### Assigned task
This exercise calls for the line with "40 | 5.41 |", the line with "after CTS |", and all lines between them in the material below, output exactly and with no other lines.

### Data under study
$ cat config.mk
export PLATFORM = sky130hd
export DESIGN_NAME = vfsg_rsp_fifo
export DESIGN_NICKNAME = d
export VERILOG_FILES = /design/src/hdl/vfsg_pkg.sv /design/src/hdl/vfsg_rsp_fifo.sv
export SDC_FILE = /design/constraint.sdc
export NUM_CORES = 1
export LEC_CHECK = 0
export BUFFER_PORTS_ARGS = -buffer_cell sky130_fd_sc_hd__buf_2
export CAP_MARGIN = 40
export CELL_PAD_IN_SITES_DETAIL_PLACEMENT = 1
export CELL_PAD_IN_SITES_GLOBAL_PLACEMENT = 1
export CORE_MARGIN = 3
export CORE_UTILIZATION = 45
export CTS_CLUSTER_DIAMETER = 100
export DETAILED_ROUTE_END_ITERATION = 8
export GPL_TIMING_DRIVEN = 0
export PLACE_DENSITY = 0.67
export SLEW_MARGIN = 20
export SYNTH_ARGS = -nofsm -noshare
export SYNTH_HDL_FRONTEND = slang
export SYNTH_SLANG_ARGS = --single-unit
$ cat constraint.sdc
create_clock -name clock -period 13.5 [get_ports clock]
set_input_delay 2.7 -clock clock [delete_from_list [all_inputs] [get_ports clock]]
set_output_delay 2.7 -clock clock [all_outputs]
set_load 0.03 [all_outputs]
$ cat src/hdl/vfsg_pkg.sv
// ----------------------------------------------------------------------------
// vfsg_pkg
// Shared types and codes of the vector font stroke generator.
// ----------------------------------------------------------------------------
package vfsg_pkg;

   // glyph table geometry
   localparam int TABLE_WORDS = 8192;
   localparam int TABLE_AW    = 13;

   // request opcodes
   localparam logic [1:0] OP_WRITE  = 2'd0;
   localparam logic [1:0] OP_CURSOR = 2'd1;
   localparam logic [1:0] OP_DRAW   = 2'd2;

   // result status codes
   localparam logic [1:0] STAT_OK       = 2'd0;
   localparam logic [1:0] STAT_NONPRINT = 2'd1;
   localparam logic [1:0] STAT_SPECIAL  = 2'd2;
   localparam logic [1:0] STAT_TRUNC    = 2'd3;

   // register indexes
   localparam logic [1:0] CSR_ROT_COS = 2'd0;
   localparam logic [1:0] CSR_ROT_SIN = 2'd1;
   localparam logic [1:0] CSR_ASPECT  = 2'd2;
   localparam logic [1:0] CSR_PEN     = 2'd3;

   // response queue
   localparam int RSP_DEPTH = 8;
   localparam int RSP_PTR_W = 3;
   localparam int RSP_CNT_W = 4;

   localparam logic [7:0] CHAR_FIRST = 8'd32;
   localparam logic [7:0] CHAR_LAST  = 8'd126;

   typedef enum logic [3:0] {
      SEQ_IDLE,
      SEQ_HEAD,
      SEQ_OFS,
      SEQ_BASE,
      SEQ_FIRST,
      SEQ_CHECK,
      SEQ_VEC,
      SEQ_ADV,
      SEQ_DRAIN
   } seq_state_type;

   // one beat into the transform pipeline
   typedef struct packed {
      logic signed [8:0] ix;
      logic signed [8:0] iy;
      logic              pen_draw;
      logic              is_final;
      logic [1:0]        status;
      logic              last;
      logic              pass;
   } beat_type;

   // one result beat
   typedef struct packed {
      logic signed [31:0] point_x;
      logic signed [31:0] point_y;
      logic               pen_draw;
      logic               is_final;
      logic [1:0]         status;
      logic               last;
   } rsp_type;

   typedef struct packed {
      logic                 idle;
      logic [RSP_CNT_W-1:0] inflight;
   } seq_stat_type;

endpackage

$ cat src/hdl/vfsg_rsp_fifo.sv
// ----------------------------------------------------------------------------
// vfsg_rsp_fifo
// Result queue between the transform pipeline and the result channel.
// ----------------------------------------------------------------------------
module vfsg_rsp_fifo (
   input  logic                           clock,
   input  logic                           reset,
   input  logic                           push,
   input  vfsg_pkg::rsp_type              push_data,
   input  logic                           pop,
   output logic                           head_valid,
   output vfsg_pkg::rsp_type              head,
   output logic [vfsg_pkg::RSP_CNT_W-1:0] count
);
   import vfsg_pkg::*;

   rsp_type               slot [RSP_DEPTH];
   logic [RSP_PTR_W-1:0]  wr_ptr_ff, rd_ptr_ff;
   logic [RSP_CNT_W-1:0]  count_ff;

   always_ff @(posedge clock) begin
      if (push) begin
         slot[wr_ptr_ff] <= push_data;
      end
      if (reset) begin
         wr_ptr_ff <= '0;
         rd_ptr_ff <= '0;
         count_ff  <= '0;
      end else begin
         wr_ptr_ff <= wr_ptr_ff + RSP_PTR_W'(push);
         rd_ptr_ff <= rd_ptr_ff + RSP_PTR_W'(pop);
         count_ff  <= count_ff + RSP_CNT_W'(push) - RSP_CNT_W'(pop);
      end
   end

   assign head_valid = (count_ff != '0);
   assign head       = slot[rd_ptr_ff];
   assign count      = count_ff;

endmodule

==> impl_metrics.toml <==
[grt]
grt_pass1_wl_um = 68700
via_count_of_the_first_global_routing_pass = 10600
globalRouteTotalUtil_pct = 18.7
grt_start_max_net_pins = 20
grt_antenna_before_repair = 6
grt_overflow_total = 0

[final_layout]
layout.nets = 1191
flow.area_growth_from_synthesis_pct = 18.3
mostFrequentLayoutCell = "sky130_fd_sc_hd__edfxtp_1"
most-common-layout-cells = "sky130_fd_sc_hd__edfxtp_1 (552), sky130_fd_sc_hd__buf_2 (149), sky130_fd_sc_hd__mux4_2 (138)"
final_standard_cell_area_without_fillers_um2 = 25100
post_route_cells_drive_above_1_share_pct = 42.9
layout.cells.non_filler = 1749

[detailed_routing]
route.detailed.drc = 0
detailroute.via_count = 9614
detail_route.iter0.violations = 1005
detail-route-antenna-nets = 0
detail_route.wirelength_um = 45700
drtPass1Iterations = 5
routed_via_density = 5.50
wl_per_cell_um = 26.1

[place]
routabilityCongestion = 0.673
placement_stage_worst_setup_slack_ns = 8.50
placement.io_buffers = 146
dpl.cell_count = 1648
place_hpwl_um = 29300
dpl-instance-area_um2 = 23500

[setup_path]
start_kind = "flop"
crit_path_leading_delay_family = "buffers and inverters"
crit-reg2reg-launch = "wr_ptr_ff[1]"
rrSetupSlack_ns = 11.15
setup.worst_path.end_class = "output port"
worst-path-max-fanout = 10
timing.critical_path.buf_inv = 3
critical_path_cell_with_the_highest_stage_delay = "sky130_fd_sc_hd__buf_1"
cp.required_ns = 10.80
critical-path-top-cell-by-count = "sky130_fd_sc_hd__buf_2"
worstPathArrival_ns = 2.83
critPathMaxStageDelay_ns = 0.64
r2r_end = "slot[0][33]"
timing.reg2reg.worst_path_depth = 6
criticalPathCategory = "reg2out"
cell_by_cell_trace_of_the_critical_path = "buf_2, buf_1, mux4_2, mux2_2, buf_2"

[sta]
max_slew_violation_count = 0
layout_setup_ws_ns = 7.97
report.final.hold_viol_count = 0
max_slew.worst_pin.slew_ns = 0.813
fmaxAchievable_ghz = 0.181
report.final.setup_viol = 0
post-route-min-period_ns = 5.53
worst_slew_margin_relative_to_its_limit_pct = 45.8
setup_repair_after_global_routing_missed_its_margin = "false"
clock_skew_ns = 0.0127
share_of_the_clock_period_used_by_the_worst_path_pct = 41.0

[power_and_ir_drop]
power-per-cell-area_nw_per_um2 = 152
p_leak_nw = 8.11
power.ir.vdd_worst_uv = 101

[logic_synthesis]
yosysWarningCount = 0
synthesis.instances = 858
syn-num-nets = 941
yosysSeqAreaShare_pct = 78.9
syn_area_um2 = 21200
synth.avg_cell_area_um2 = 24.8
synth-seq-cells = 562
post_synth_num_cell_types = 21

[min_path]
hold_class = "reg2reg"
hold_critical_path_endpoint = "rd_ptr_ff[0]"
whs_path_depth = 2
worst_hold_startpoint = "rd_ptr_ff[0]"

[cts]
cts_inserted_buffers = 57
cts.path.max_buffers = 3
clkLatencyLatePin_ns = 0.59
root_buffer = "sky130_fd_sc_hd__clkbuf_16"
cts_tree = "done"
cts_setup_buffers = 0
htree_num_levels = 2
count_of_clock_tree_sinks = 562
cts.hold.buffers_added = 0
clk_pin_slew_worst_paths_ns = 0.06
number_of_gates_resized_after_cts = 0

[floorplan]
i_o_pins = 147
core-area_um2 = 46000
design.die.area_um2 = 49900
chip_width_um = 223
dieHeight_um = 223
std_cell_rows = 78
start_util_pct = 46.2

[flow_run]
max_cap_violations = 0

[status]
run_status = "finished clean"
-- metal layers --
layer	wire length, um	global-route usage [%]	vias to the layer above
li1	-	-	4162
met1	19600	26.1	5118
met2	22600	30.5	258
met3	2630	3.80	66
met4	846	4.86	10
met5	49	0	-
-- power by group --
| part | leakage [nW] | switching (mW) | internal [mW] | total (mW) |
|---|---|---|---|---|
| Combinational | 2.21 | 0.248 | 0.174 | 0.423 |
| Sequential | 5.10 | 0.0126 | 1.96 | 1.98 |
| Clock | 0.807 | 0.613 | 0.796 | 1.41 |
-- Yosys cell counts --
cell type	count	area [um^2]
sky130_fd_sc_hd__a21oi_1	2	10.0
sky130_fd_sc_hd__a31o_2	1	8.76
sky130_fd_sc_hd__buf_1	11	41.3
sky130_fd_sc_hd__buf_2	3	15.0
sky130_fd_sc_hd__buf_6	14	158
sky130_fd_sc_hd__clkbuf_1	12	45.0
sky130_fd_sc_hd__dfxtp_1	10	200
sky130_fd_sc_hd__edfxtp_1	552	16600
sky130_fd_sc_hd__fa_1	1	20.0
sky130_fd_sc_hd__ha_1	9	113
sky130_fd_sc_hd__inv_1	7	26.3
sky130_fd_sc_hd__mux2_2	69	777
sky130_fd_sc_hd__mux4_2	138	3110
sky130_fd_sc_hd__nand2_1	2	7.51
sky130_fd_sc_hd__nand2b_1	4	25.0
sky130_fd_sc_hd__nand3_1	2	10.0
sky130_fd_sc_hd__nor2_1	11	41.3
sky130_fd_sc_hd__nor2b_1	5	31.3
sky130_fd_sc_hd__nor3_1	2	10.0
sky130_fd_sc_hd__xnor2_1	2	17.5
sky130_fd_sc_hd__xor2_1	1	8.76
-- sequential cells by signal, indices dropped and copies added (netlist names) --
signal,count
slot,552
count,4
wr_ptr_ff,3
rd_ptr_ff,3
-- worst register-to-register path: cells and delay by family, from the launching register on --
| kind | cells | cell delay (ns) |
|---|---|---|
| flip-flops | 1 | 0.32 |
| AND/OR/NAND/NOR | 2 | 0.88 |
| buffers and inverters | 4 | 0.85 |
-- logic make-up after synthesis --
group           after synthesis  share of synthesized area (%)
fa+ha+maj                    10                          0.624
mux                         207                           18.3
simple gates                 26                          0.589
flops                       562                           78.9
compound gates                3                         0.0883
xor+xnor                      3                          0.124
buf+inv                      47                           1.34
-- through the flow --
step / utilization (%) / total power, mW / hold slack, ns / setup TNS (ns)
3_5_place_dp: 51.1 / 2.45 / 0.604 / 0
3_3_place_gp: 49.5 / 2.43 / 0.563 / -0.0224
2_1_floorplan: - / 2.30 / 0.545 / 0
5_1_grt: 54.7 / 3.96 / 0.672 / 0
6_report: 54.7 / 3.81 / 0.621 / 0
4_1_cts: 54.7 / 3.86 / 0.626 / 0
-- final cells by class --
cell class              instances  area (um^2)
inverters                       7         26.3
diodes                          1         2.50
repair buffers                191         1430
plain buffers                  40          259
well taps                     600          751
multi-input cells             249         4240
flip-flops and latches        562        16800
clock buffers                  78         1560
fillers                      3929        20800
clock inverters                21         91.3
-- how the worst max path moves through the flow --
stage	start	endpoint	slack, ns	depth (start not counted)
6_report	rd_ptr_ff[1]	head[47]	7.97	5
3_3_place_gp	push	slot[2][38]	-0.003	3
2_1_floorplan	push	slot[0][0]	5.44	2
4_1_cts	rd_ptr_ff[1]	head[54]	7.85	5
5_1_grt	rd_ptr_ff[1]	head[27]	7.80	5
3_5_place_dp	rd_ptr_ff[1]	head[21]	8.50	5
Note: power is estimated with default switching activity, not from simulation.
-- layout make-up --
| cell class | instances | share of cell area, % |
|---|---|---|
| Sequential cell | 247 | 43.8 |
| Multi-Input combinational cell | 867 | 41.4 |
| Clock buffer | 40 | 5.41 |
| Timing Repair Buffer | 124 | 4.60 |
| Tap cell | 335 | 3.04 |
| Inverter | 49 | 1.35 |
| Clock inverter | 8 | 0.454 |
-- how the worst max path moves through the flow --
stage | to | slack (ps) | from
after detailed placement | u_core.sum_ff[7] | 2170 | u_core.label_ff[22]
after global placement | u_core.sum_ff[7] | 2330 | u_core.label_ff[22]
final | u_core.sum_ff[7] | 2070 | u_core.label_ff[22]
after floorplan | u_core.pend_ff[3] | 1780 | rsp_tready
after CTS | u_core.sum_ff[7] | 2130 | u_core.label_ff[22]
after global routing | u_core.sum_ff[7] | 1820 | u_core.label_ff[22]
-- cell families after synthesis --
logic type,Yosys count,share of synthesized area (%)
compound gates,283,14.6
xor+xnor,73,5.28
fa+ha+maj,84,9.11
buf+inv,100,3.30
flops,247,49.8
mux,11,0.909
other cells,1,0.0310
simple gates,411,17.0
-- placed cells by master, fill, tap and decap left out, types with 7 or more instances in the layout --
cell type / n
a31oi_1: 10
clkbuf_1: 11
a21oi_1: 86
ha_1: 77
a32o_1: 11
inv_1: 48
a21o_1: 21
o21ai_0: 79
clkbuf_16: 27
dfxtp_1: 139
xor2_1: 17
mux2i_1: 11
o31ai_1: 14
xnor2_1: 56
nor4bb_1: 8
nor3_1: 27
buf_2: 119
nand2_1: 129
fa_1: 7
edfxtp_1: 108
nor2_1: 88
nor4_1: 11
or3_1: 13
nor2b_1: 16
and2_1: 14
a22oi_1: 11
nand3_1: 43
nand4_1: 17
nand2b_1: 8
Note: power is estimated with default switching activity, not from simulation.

### Completed task
| Clock buffer | 40 | 5.41 |
| Timing Repair Buffer | 124 | 4.60 |
| Tap cell | 335 | 3.04 |
| Inverter | 49 | 1.35 |
| Clock inverter | 8 | 0.454 |
-- how the worst max path moves through the flow --
stage | to | slack (ps) | from
after detailed placement | u_core.sum_ff[7] | 2170 | u_core.label_ff[22]
after global placement | u_core.sum_ff[7] | 2330 | u_core.label_ff[22]
final | u_core.sum_ff[7] | 2070 | u_core.label_ff[22]
after floorplan | u_core.pend_ff[3] | 1780 | rsp_tready
after CTS | u_core.sum_ff[7] | 2130 | u_core.label_ff[22]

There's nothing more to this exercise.